MoneyMe: 1Q22 trading update - A strong start to the year
About the author:
- Author name:
- By Steven Sassine
- Job title:
- Associate Analyst
- Date posted:
- 19 October 2021, 8:30 AM
- Sectors Covered:
- Diversified Financials
- MoneyMe (ASX:MME) released its 1Q22 trading update, with record originations/revenue and the continued growth of the Autopay product the key highlights in our view.
- Quarterly originations were up ~8% on 4Q21 at A$173m, with revenue of A$23m up ~21% sequentially. Helping to fund this accelerating growth, MME announced an increase to its existing major bank warehouse facility to A$426m.
- We lower our FY22F/FY23F EPS by ~3% and increase FY24F EPS by ~8% on revised revenue and margin assumptions post today’s update. Our DCF-derived price target increases to (login to view) on the aforementioned changes.
1Q22 trading update – key A$1bn originations milestone reached
MoneyMe (ASX:MME) released its 1Q22 trading update which highlighted the continued accelerating growth across its diversified product base. It was a strong quarter overall, in our view, with record originations and revenue whilst asset quality remained stable.
MME also reached A$1bn in originations since its 2013 inception.
The details
1Q22 saw originations of A$173m (+283% on pcp and +~8% on the previous 4Q21 record). Whilst the Personal Loan and Freestyle products still made up the majority of quarterly originations, management commentary highlighted the significant growth in the Autopay product as a performance highlight (A$37m in originations vs A$6m in 4Q21).
The gross loan book grew 227% on pcp (+36% sequentially) to A$452m. The growing diversified product suite offered by MME is beginning to show in its book, with MME+ and Autopay now making up ~13% of gross receivables at quarter-end.
Revenue for the quarter was A$23m (+92% on pcp and +26% sequentially), which looks on pace to reach our 1H22 estimate of ~A$47m. With the addition of Autopay and increased funding capacity, the average receivables term and size increased to 41 months (4Q21 = 37 months) and A$12.9k respectively (4Q21 = A$10.2k).
On asset quality, the performance appeared broadly stable with net charge-offs remaining unchanged quarter-on-quarter at 5.4%, with COVID deferrals minimal at 0.2% of the gross book.

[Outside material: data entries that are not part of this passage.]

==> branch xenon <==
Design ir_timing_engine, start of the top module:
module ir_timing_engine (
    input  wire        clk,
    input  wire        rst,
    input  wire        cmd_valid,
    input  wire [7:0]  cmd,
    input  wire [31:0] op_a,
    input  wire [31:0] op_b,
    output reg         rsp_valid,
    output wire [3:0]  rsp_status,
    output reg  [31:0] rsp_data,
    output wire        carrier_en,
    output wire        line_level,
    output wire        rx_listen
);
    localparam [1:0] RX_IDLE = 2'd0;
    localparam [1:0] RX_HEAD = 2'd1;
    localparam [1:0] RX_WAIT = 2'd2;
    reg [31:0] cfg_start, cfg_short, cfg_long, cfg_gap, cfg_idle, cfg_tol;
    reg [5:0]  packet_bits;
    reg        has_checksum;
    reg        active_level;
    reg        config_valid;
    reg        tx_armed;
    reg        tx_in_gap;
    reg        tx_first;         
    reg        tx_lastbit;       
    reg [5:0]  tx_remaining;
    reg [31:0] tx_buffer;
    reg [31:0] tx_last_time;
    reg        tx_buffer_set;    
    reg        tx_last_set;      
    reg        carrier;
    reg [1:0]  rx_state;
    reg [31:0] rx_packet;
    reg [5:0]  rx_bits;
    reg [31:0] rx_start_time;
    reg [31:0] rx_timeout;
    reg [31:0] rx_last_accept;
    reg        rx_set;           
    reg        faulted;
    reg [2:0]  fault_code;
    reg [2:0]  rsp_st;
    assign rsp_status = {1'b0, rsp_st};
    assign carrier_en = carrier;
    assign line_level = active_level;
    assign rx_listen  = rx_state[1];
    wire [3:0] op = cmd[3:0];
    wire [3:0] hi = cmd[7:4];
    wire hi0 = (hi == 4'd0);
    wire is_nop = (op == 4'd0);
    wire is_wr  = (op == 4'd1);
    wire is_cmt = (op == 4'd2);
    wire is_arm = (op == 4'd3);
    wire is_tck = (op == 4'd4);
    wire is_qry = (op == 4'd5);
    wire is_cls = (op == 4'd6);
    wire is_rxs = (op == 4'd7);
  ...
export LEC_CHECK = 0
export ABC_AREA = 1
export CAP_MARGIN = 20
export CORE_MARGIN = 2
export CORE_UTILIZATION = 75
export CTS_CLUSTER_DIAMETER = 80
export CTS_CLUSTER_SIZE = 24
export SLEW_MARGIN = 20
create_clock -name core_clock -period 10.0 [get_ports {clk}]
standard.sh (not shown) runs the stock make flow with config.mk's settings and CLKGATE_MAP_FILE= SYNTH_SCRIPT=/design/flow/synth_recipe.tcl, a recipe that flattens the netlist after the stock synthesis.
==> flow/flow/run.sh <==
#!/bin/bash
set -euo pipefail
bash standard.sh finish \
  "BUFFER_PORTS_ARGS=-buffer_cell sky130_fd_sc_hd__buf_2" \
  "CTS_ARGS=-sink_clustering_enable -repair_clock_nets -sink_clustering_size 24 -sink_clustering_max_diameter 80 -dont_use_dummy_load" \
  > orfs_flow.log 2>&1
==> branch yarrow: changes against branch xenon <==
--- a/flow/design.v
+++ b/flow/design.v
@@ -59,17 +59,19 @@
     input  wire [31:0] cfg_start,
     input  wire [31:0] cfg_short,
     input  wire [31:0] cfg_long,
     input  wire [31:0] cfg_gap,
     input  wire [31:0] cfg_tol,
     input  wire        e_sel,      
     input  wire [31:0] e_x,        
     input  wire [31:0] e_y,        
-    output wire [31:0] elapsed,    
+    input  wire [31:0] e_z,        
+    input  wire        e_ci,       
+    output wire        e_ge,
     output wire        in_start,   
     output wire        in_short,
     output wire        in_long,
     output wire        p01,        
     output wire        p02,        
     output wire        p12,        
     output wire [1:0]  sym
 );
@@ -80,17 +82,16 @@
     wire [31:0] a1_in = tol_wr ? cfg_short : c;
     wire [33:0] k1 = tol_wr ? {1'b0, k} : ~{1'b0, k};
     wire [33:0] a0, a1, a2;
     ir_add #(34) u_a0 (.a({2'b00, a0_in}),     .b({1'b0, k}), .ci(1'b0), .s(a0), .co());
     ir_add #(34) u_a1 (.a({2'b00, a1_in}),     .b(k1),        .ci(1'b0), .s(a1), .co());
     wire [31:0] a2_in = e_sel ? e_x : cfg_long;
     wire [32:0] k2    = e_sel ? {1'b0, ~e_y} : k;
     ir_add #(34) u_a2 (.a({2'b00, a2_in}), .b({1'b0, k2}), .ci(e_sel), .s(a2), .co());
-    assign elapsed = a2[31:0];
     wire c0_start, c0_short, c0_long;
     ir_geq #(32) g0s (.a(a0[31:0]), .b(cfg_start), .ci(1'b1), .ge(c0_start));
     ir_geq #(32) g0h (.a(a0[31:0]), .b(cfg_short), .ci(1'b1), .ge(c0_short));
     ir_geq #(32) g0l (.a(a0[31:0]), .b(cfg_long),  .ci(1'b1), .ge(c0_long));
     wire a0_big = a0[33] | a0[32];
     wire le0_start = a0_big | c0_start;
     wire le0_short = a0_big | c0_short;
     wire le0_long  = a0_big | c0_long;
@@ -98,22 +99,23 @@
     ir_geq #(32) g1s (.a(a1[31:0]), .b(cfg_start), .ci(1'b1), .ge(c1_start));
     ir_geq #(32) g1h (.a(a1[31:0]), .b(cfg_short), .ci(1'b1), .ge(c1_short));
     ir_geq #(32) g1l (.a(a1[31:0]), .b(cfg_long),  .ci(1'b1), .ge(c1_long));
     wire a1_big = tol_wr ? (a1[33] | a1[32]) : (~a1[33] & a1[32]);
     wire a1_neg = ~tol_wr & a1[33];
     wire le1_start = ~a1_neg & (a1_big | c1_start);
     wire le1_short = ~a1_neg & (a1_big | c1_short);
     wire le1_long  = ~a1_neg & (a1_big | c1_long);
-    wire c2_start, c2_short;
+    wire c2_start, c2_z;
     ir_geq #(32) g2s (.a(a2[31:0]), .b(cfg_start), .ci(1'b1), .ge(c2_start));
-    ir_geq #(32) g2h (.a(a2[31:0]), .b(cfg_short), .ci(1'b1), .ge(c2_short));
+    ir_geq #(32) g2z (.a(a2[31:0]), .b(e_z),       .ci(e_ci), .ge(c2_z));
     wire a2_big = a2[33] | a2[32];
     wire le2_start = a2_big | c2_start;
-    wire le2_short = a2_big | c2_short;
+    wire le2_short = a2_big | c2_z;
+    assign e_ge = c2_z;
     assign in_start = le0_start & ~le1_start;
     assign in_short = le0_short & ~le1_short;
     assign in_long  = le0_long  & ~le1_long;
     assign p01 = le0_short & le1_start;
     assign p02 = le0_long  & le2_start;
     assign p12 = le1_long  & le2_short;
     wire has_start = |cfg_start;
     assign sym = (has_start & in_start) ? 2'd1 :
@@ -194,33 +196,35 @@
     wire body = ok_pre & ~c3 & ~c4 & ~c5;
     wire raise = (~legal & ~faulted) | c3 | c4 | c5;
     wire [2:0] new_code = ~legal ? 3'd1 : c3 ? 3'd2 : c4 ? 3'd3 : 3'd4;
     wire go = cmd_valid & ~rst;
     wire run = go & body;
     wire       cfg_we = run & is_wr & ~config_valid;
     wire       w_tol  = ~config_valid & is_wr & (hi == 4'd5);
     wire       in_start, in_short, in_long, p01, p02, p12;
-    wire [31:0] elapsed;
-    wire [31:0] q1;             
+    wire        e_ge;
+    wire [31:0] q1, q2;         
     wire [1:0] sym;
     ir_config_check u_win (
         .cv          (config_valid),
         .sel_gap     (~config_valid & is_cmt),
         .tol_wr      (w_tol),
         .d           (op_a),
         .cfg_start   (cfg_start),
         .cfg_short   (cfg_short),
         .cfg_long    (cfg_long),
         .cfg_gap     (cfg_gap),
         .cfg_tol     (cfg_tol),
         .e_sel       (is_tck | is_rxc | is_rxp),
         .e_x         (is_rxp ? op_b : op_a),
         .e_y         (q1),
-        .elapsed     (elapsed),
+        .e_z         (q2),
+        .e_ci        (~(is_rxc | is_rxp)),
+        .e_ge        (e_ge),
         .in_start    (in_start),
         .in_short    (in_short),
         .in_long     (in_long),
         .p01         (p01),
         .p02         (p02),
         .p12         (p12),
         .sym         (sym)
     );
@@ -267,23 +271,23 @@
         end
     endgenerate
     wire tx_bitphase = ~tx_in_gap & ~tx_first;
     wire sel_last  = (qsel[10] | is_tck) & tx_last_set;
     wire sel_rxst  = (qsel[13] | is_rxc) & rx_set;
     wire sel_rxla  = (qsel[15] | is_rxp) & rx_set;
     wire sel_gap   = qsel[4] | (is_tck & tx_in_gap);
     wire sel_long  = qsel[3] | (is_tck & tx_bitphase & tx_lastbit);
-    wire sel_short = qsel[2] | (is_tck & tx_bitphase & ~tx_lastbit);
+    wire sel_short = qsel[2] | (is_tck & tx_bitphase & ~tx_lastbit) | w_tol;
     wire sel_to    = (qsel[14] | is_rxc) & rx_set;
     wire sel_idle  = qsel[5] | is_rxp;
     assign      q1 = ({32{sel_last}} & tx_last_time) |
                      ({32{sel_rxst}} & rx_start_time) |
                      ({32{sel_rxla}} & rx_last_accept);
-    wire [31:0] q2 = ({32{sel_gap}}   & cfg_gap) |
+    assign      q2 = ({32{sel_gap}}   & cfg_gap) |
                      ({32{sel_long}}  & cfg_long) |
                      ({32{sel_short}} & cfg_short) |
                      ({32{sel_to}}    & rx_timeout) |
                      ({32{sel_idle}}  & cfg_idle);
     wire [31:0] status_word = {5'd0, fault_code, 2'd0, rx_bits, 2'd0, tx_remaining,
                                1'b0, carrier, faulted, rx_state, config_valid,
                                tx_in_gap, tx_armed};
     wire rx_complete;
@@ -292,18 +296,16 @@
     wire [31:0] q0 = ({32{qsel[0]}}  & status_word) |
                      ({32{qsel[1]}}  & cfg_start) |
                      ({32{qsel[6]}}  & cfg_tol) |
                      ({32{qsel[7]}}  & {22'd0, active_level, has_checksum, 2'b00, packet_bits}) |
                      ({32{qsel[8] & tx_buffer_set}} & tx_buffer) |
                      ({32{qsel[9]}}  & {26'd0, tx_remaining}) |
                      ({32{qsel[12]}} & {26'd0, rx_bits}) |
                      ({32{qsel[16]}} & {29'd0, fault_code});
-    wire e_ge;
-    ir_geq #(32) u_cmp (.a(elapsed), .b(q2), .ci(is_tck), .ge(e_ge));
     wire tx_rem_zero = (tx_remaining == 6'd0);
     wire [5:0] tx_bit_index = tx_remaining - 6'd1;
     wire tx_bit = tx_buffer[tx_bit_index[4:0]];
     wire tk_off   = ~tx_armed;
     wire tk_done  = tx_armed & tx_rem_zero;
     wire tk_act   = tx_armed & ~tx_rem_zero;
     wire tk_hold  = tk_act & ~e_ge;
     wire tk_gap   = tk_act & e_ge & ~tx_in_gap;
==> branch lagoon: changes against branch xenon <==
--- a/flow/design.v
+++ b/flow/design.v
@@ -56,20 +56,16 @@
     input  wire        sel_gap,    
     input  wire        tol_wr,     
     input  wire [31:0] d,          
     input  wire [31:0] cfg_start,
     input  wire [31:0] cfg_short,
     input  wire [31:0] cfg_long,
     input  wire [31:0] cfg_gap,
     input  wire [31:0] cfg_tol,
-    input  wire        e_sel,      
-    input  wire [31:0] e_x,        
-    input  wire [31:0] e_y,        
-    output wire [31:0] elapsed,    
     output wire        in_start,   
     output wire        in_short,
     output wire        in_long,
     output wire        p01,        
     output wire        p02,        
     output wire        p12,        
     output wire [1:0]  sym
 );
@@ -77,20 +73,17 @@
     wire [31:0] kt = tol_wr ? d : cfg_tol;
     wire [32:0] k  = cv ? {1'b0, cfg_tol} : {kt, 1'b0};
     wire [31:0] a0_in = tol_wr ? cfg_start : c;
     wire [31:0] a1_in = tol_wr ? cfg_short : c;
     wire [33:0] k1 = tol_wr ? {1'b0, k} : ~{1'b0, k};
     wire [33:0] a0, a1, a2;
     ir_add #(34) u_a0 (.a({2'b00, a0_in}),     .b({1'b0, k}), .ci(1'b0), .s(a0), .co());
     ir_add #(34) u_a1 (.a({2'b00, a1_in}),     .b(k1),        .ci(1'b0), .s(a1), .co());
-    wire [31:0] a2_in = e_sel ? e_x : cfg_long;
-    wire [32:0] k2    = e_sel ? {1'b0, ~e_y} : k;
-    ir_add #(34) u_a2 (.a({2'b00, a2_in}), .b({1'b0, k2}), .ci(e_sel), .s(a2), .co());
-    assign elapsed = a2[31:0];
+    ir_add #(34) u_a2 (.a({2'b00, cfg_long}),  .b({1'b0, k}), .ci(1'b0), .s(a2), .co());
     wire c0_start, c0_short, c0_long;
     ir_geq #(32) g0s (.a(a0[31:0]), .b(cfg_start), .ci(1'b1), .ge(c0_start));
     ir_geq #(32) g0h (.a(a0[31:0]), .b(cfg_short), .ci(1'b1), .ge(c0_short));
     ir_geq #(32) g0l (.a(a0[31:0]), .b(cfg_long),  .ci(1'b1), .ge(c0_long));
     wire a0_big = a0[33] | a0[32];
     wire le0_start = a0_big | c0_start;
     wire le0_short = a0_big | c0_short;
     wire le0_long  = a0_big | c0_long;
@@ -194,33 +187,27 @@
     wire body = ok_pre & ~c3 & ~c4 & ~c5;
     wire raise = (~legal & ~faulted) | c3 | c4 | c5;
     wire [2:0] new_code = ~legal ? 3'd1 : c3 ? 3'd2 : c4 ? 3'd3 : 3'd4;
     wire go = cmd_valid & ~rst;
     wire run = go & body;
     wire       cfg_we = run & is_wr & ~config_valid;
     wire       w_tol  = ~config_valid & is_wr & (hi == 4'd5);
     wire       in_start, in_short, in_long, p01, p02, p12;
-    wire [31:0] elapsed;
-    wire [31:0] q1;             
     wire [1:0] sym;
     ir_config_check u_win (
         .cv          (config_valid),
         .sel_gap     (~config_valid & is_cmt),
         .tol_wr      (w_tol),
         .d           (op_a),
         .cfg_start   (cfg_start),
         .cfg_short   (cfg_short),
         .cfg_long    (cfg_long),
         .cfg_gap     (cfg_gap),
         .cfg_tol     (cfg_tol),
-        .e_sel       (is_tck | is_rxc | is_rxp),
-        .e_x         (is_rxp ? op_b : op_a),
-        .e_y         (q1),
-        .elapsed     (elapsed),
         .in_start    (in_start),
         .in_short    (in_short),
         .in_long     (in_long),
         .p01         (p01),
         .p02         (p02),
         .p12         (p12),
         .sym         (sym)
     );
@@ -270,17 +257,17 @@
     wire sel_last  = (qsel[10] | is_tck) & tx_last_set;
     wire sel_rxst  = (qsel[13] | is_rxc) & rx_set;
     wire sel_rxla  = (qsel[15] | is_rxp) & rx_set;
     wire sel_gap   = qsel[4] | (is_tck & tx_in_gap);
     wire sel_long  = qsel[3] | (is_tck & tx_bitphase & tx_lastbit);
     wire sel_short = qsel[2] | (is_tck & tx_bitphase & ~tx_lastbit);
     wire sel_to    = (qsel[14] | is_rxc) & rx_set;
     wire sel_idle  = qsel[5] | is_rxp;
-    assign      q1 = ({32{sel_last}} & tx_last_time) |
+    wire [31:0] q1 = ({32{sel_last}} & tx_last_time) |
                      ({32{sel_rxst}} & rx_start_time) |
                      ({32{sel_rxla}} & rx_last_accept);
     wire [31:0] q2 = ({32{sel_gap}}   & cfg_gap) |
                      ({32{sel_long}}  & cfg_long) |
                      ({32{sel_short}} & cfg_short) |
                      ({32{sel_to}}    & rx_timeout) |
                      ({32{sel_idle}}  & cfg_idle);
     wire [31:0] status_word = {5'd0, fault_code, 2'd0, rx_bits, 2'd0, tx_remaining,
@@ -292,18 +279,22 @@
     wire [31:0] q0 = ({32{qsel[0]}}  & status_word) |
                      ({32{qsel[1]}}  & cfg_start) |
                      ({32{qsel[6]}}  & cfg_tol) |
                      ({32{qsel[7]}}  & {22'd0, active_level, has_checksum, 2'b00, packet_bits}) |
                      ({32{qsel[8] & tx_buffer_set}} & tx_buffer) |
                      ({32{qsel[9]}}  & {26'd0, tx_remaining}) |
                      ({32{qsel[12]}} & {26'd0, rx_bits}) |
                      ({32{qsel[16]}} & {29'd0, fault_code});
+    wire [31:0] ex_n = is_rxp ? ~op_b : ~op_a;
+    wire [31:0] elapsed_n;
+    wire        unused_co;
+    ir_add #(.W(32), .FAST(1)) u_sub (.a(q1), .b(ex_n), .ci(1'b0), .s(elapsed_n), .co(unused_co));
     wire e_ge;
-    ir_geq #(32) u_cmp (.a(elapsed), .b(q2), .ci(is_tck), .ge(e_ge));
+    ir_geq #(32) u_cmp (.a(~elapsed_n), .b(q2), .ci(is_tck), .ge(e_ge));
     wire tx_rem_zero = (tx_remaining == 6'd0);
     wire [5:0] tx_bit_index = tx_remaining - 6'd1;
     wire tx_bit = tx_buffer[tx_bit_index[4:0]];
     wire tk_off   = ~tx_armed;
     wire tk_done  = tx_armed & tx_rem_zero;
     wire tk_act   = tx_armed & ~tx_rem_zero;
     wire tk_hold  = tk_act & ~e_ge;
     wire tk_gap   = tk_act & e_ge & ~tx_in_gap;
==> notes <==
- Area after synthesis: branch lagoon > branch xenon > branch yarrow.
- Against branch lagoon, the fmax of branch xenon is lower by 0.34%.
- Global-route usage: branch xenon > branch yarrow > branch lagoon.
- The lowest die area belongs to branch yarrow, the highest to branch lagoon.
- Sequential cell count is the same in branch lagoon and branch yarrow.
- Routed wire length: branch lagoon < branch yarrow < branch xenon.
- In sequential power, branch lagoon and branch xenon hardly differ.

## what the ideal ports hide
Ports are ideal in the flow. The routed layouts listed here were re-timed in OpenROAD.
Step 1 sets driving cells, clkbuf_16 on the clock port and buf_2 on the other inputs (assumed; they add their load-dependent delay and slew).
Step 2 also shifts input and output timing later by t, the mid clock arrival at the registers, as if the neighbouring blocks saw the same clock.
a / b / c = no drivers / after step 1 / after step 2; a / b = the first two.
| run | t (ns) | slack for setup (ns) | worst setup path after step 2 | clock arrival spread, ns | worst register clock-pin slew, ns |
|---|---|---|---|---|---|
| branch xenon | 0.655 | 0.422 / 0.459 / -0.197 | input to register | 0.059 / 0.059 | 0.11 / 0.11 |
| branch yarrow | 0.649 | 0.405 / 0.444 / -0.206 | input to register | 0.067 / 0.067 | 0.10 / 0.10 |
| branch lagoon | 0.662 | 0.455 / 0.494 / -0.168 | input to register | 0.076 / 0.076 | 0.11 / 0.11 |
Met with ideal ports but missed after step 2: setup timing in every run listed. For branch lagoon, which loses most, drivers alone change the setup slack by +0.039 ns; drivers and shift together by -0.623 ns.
Context: an optimization exercise on an open-source flow, tuned for small area, a short achievable clock period and few clock cycles per item. The choices shown serve that exercise and are no tape-out recipe. Only simulation tests tie the RTL to the original design; equivalence was not proved.

==> flow/design.v <==
module alu_adder (
    input             clk,
    input             rst,
    input             req_valid,
    output            req_ready,
    input      [7:0]  ctrl,
    input      [31:0] src,
    input      [31:0] dest,
    input             flag_we,
    input      [5:0]  flag_wdata,
    output reg        resp_valid,
    output reg [31:0] result,
    output     [5:0]  flags,
    output reg        faulted,
    output reg [2:0]  fault_cause
);
    localparam OP_ADD = 5'd0,  OP_ADC = 5'd1,  OP_SUB = 5'd2,  OP_SBB = 5'd3;
    localparam OP_MUL = 5'd4,  OP_IMUL = 5'd5, OP_DIV = 5'd6,  OP_IDIV = 5'd7;
    localparam OP_MOD = 5'd8,  OP_IMOD = 5'd9, OP_AND = 5'd10, OP_OR = 5'd11;
    localparam OP_XOR = 5'd12, OP_SHL = 5'd13, OP_SHR = 5'd14, OP_SAR = 5'd15;
    localparam OP_SAL = 5'd16;
    localparam CAUSE_DIV_ZERO = 3'd2, CAUSE_DIV_OVF = 3'd3;
    localparam CAUSE_ILL_OP = 3'd4, CAUSE_ILL_W = 3'd5;
    reg cf, pf, af, zf, sf, of;
    assign flags = {of, sf, zf, af, pf, cf};
    reg        busy;
    reg [5:0]  div_count;
    reg [31:0] div_quo;       
    reg [31:0] div_rem;
    reg [31:0] div_divisor;
    reg        div_neg_q;
    reg        div_neg_r;
    reg        div_want_rem;
    reg [31:0] div_mask;
    assign req_ready = !busy && !faulted;
    wire accept = req_valid && req_ready;
    wire [4:0] op = ctrl[4:0];
    wire [1:0] wc = ctrl[6:5];
    wire illegal_op = ctrl[7] || (op > OP_SAL);
    wire illegal_w  = (wc == 2'b11);
    wire w8  = (wc == 2'b00);
    wire w16 = (wc == 2'b01);
    wire [31:0] mask = w8 ? 32'h0000_00FF : w16 ? 32'h0000_FFFF : 32'hFFFF_FFFF;
    wire [31:0] s = src & mask;
    wire [31:0] d = dest & mask;
    function msb_w(input [31:0] x, input is8, input is16);
        msb_w = is8 ? x[7] : is16 ? x[15] : x[31];
    endfunction
    function [31:0] sext_w(input [31:0] x, input is8, input is16);
        sext_w = is8 ? {{24{x[7]}}, x[7:0]} : is16 ? {{16{x[15]}}, x[15:0]} : x;
    endfunction
    function bit_w(input [63:0] x, input is8, input is16);
        bit_w = is8 ? x[8] : is16 ? x[16] : x[32];
    endfunction
    wire s_msb = msb_w(s, w8, w16);
    wire d_msb = msb_w(d, w8, w16);
    wire [31:0] s_sx = sext_w(s, w8, w16);
    wire [31:0] d_sx = sext_w(d, w8, w16);
    wire is_div_family = (op == OP_DIV) || (op == OP_IDIV) || (op == OP_MOD) || (op == OP_IMOD);
    wire is_signed_div = (op == OP_IDIV) || (op == OP_IMOD);
    wire is_shift = (op == OP_SHL) || (op == OP_SHR) || (op == OP_SAR) || (op == OP_SAL);
    wire div_by_zero = is_div_family && (s == 32'd0);
    wire div_overflow = is_signed_div && (s == mask) && (d == (mask ^ (mask >> 1)));
    wire cin = ((op == OP_ADC) || (op == OP_SBB)) ? cf : 1'b0;
    wire [32:0] sum  = {1'b0, d} + {1'b0, s} + {32'd0, cin};
    wire [32:0] diff = {1'b0, d} - {1'b0, s} - {32'd0, cin};
    wire        mul_signed = (op == OP_IMUL);
    wire [32:0] mul_a = mul_signed ? {s_sx[31], s_sx} : {1'b0, s};
    wire [32:0] mul_b = mul_signed ? {d_sx[31], d_sx} : {1'b0, d};
    wire [65:0] prod  = $signed(mul_a) * $signed(mul_b);
    wire [31:0] prod_w = prod[31:0] & mask;
    wire [31:0] prod_w_sx = sext_w(prod_w, w8, w16);
    wire [65:0] prod_fit = mul_signed ? {{34{prod_w_sx[31]}}, prod_w_sx} : {34'd0, prod_w};
    wire        mul_ovf = (prod != prod_fit);
    wire [4:0]  cnt = src[4:0];
    wire [63:0] shl_wide = {32'd0, d} << cnt;
    wire [32:0] shr_wide = {d, 1'b0} >> cnt;
    wire [32:0] sar_wide = $signed({d_sx, 1'b0}) >>> cnt;
    reg [31:0] r;
    reg        n_cf, n_of;
    reg        write_flags;
    always @(*) begin
        r = 32'd0;
        n_cf = cf;
        n_of = of;
        write_flags = 1'b1;
        case (op)
            OP_ADD, OP_ADC: begin
                r = sum[31:0] & mask;
                n_cf = bit_w({31'd0, sum}, w8, w16);
                n_of = (s_msb == d_msb) && (msb_w(r, w8, w16) != s_msb);
            end
            OP_SUB, OP_SBB: begin
                r = diff[31:0] & mask;
                n_cf = bit_w({31'd0, diff}, w8, w16);
                n_of = (s_msb != d_msb) && (msb_w(r, w8, w16) != d_msb);
            end
            OP_MUL, OP_IMUL: begin
                r = prod_w;
                n_cf = mul_ovf;
                n_of = mul_ovf;
            end
            OP_AND: begin r = s & d; n_cf = 1'b0; n_of = 1'b0; end
            OP_OR:  begin r = s | d; n_cf = 1'b0; n_of = 1'b0; end
            OP_XOR: begin r = s ^ d; n_cf = 1'b0; n_of = 1'b0; end
            OP_SHL, OP_SAL: begin
                r = shl_wide[31:0] & mask;
                n_cf = bit_w(shl_wide, w8, w16);
                n_of = msb_w(r, w8, w16) ^ n_cf;
            end
            OP_SHR: begin
                r = shr_wide[32:1] & mask;
                n_cf = shr_wide[0];
                n_of = d_msb;
            end
            OP_SAR: begin
                r = sar_wide[32:1] & mask;
                n_cf = sar_wide[0];
                n_of = 1'b0;
            end
            default: begin
                r = 32'd0;
                write_flags = 1'b0;
            end
        endcase
        if (is_shift && cnt == 5'd0) begin
            r = d;
            write_flags = 1'b0;
        end
    end
    wire n_zf = (r == 32'd0);
    wire n_sf = msb_w(r, w8, w16);
    wire n_pf = ~^r[7:0];
    wire [31:0] div_a = is_signed_div ? d_sx : d;
    wire [31:0] div_b = is_signed_div ? s_sx : s;
    wire        neg_a = is_signed_div && div_a[31];
    wire        neg_b = is_signed_div && div_b[31];
    wire [31:0] mag_a = neg_a ? -div_a : div_a;
    wire [31:0] mag_b = neg_b ? -div_b : div_b;
    wire [32:0] rem_shift = {div_rem, div_quo[31]};
    wire [32:0] rem_sub   = rem_shift - {1'b0, div_divisor};
    wire        q_bit     = !rem_sub[32];
    wire [31:0] q_final = div_neg_q ? -div_quo : div_quo;
    wire [31:0] r_final = div_neg_r ? -div_rem : div_rem;
    always @(posedge clk) begin
        if (rst) begin
            resp_valid  <= 1'b0;
            result      <= 32'd0;
            faulted     <= 1'b0;
            fault_cause <= 3'd0;
            busy        <= 1'b0;
            div_count   <= 6'd0;
            {of, sf, zf, af, pf, cf} <= 6'd0;
        end else begin
            resp_valid <= 1'b0;
            if (accept) begin
                if (illegal_op) begin
                    faulted <= 1'b1;
                    fault_cause <= CAUSE_ILL_OP;
                end else if (illegal_w) begin
                    faulted <= 1'b1;
                    fault_cause <= CAUSE_ILL_W;
                end else if (div_by_zero) begin
                    faulted <= 1'b1;
                    fault_cause <= CAUSE_DIV_ZERO;
                end else if (div_overflow) begin
                    faulted <= 1'b1;
                    fault_cause <= CAUSE_DIV_OVF;
                end else if (is_div_family) begin
                    busy         <= 1'b1;
                    div_count    <= 6'd32;
                    div_quo      <= mag_a;
                    div_rem      <= 32'd0;
                    div_divisor  <= mag_b;
                    div_neg_q    <= neg_a ^ neg_b;
                    div_neg_r    <= neg_a;
                    div_want_rem <= (op == OP_MOD) || (op == OP_IMOD);
                    div_mask     <= mask;
                end else begin
                    resp_valid <= 1'b1;
                    result     <= r;
                    if (write_flags) begin
                        cf <= n_cf;
                        pf <= n_pf;
                        zf <= n_zf;
                        sf <= n_sf;
                        of <= n_of;
                    end
                end
            end else if (busy) begin
                if (div_count != 6'd0) begin
                    div_count <= div_count - 6'd1;
                    div_quo   <= {div_quo[30:0], q_bit};
                    div_rem   <= q_bit ? rem_sub[31:0] : rem_shift[31:0];
                end else begin
                    busy       <= 1'b0;
                    resp_valid <= 1'b1;
                    result     <= (div_want_rem ? r_final : q_final) & div_mask;
                end
            end else if (flag_we) begin
                {of, sf, zf, af, pf, cf} <= flag_wdata;
            end
        end
    end
endmodule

On funding, post the recent A$50m 4-year secured loan from PEP, MME has upsized its warehouse facility to A$426m (previously A$338m), with both the mezzanine and senior notes increased. The increase is well timed, in our view, given the strong underlying business momentum.
Forecast and valuation update
We lower our FY22F/FY23F EPS forecasts by ~3% and increase FY24F by ~8% on revised revenue growth and margin assumptions post today’s update.
Our DCF-derived price target increases to (login to view) on the above-mentioned changes across our forecast period.
Investment view
In our view, MME continues to deliver strong book growth and we believe its new, innovative product suite, targeting niche under-serviced markets has the potential to further drive top-line growth.
Add maintained.
Price catalysts
Potential upcoming events/news that may prove to be catalysts include: MME’s AGM on 23 November 2021; its 2Q22 trading update in Jan-22 and it’s 1H22 result in Feb-22.
Risks
Key risks to our Add recommendation include: credit risk, funding risk, competitive threats and any unforeseen regulatory changes/intervention.